As important as these programs are, and as much as we hope that you’ll continue to support them, I’d like to highlight a particularly relevant effort of the RBP Foundation which is making a special contribution at a crucial moment.
“My cello recital is coming up soon, and I want to add a piece by a Black composer to the program. What should I play?”
“I’d like to diversify my university’s chamber music program. Would you please recommend some string quartets by Black composers that I can assign to the students?”
“Where can I find music by Black composers for recorder?”
“Do you have a list of piano repertoire by Black composers for young people?”
“I’m working on programming my orchestra’s next seasons, and I’d like to know more about the important Black composers who wrote great works for symphony. Where do I start?”
“There’s a beautiful piece for violin by a Black composer that I want to perform, but where can I find the sheet music?”

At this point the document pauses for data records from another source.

[src/rtl/gate_truth_scanner.sv]
// Truth-table scanner: walks vec through all 2^N_IN codes, samples a built-in gate
// or ext_y after each dwell, and compares the table. Optional err_cnt via GTS_ERRCNT_EN.
module gate_truth_scanner #(
  parameter int N_IN  = 2,
  parameter int DWELL = 4
) (
  input  logic                   clk,
  input  logic                   rst_n,
  input  logic                   start,
  input  logic                   abort,
  input  logic [2:0]             op,
  input  logic [(1<<N_IN)-1:0]   expected,
  input  logic                   ext_y,
  output logic [N_IN-1:0]        vec,
  output logic                   busy,
  output logic                   done,
  output logic                   pass,
  output logic [(1<<N_IN)-1:0]   table_out,
  output logic [7:0]             err_cnt
);

  localparam int TW = 1 << N_IN;

  localparam logic [1:0] S_IDLE = 2'd0;
  localparam logic [1:0] S_RUN  = 2'd1;
  localparam logic [1:0] S_DONE = 2'd2;

  localparam logic [7:0]      DWELL_LAST = 8'(DWELL - 1);
  localparam logic [N_IN-1:0] VEC_MAX    = '1;
  localparam logic [N_IN-1:0] VEC_ONE    = 1;

  logic [1:0]      state_q, state_d;
  logic [7:0]      dwell_q, dwell_d;
  logic [N_IN-1:0] vec_q, vec_d;
  logic [TW-1:0]   table_q, table_d;
  logic [TW-1:0]   exp_q, exp_d;
  logic [2:0]      op_q, op_d;
  logic            pass_q, pass_d;

  logic            y;
  logic [TW-1:0]   sampled_table;
  logic            accept;
  logic            sample_now;
  logic            last_sample;

  always_comb begin
    y = 1'b0;
    case (op_q)
      3'b000:  y = ~&vec_q;
      3'b001:  y = ~|vec_q;
      3'b010:  y = &vec_q;
      3'b011:  y = |vec_q;
      3'b100:  y = ^vec_q;
      3'b101:  y = ~^vec_q;
      3'b110:  y = ~vec_q[0];
      default: y = ext_y;
    endcase
  end

  // Table as it would look after writing the current sample; feeds both the
  // stored table and the final comparison so pass is valid alongside done.
  always_comb begin
    sampled_table        = table_q;
    sampled_table[vec_q] = y;
  end

  assign accept      = (state_q == S_IDLE) && start && !abort;
  assign sample_now  = (state_q == S_RUN) && !abort && (dwell_q == DWELL_LAST);
  assign last_sample = sample_now && (vec_q == VEC_MAX);

  always_comb begin
    state_d = state_q;
    dwell_d = dwell_q;
    vec_d   = vec_q;
    table_d = table_q;
    exp_d   = exp_q;
    op_d    = op_q;
    pass_d  = pass_q;
    case (state_q)
      S_IDLE: begin
        if (accept) begin
          op_d    = op;
          exp_d   = expected;
          table_d = '0;
          pass_d  = 1'b0;
          vec_d   = '0;
          dwell_d = '0;
          state_d = S_RUN;
        end
      end
      S_RUN: begin
        if (abort) begin
          pass_d  = 1'b0;
          state_d = S_IDLE;
        end else if (sample_now) begin
          dwell_d = '0;
          table_d = sampled_table;
          if (last_sample) begin
            pass_d  = (sampled_table == exp_q);
            state_d = S_DONE;
          end else begin
            vec_d = vec_q + VEC_ONE;
          end
        end else begin
          dwell_d = dwell_q + 8'd1;
        end
      end
      S_DONE:  state_d = S_IDLE;
      default: state_d = S_IDLE;
    endcase
  end

  always_ff @(posedge clk or negedge rst_n) begin
    if (!rst_n) begin
      state_q <= S_IDLE;
      dwell_q <= '0;
      vec_q   <= '0;
      table_q <= '0;
      exp_q   <= '0;
      op_q    <= '0;
      pass_q  <= 1'b0;
    end else begin
      state_q <= state_d;
      dwell_q <= dwell_d;
      vec_q   <= vec_d;
      table_q <= table_d;
      exp_q   <= exp_d;
      op_q    <= op_d;
      pass_q  <= pass_d;
    end
  end

`ifdef GTS_ERRCNT_EN
  logic [7:0] err_q, err_d, pop;

  // Saturating popcount of mismatching bits in the final table.
  always_comb begin
    pop = '0;
    for (int i = 0; i < TW; i++) begin
      if ((sampled_table[i] != exp_q[i]) && (pop != 8'hFF)) pop = pop + 8'd1;
    end
  end

  always_comb begin
    err_d = err_q;
    if (accept)           err_d = '0;
    else if (last_sample) err_d = pop;
  end

  always_ff @(posedge clk or negedge rst_n) begin
    if (!rst_n) err_q <= '0;
    else        err_q <= err_d;
  end

  assign err_cnt = err_q;
`else
  assign err_cnt = 8'd0;
`endif

  assign vec       = vec_q;
  assign busy      = (state_q != S_IDLE);
  assign done      = (state_q == S_DONE);
  assign pass      = pass_q;
  assign table_out = table_q;

endmodule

As ever more students, teachers, performers, and concert presenters are actively seeking to add the works of Black composers to the repertoire that they learn, teach, and perform, our Music by Black Composers (MBC) project is privileged to be a leader in the effort to diversify classical music.
MBC was founded nearly 20 years ago, in 2001, to rectify historic and ongoing racial injustices in the classical music sphere. Since its beginning, this mission has never felt more pressing than at the present moment, and we at MBC have never felt more committed to our efforts to support, lift up, and celebrate the contributions of the Black community to the field of classical music.
For many years, efforts to gain greater recognition for this repertoire by the classical music world in general were somewhat ignored and dismissed. But recently, there has been a sea change in the industry. From the biggest orchestras to the smallest presenting series, decision makers are finally eager to share programs that feature greater diversity and inclusion. Schools and teachers everywhere are revising their curriculums to better reflect their values.
Thanks to your generous support, MBC’s numerous free online resources are helping an ever-increasing number of musicians every day. Our website, musicbyblackcomposers.org, now includes directories of living composers (300+) and historic composers (150+), a list of children’s books about Black classical music-making, a bibliography of reference books on Black classical composers, a discography of works by Black classical composers, a list of podcasts and radio programs that celebrate Black classical composers, and downloadable presentation materials to aid interactive performances.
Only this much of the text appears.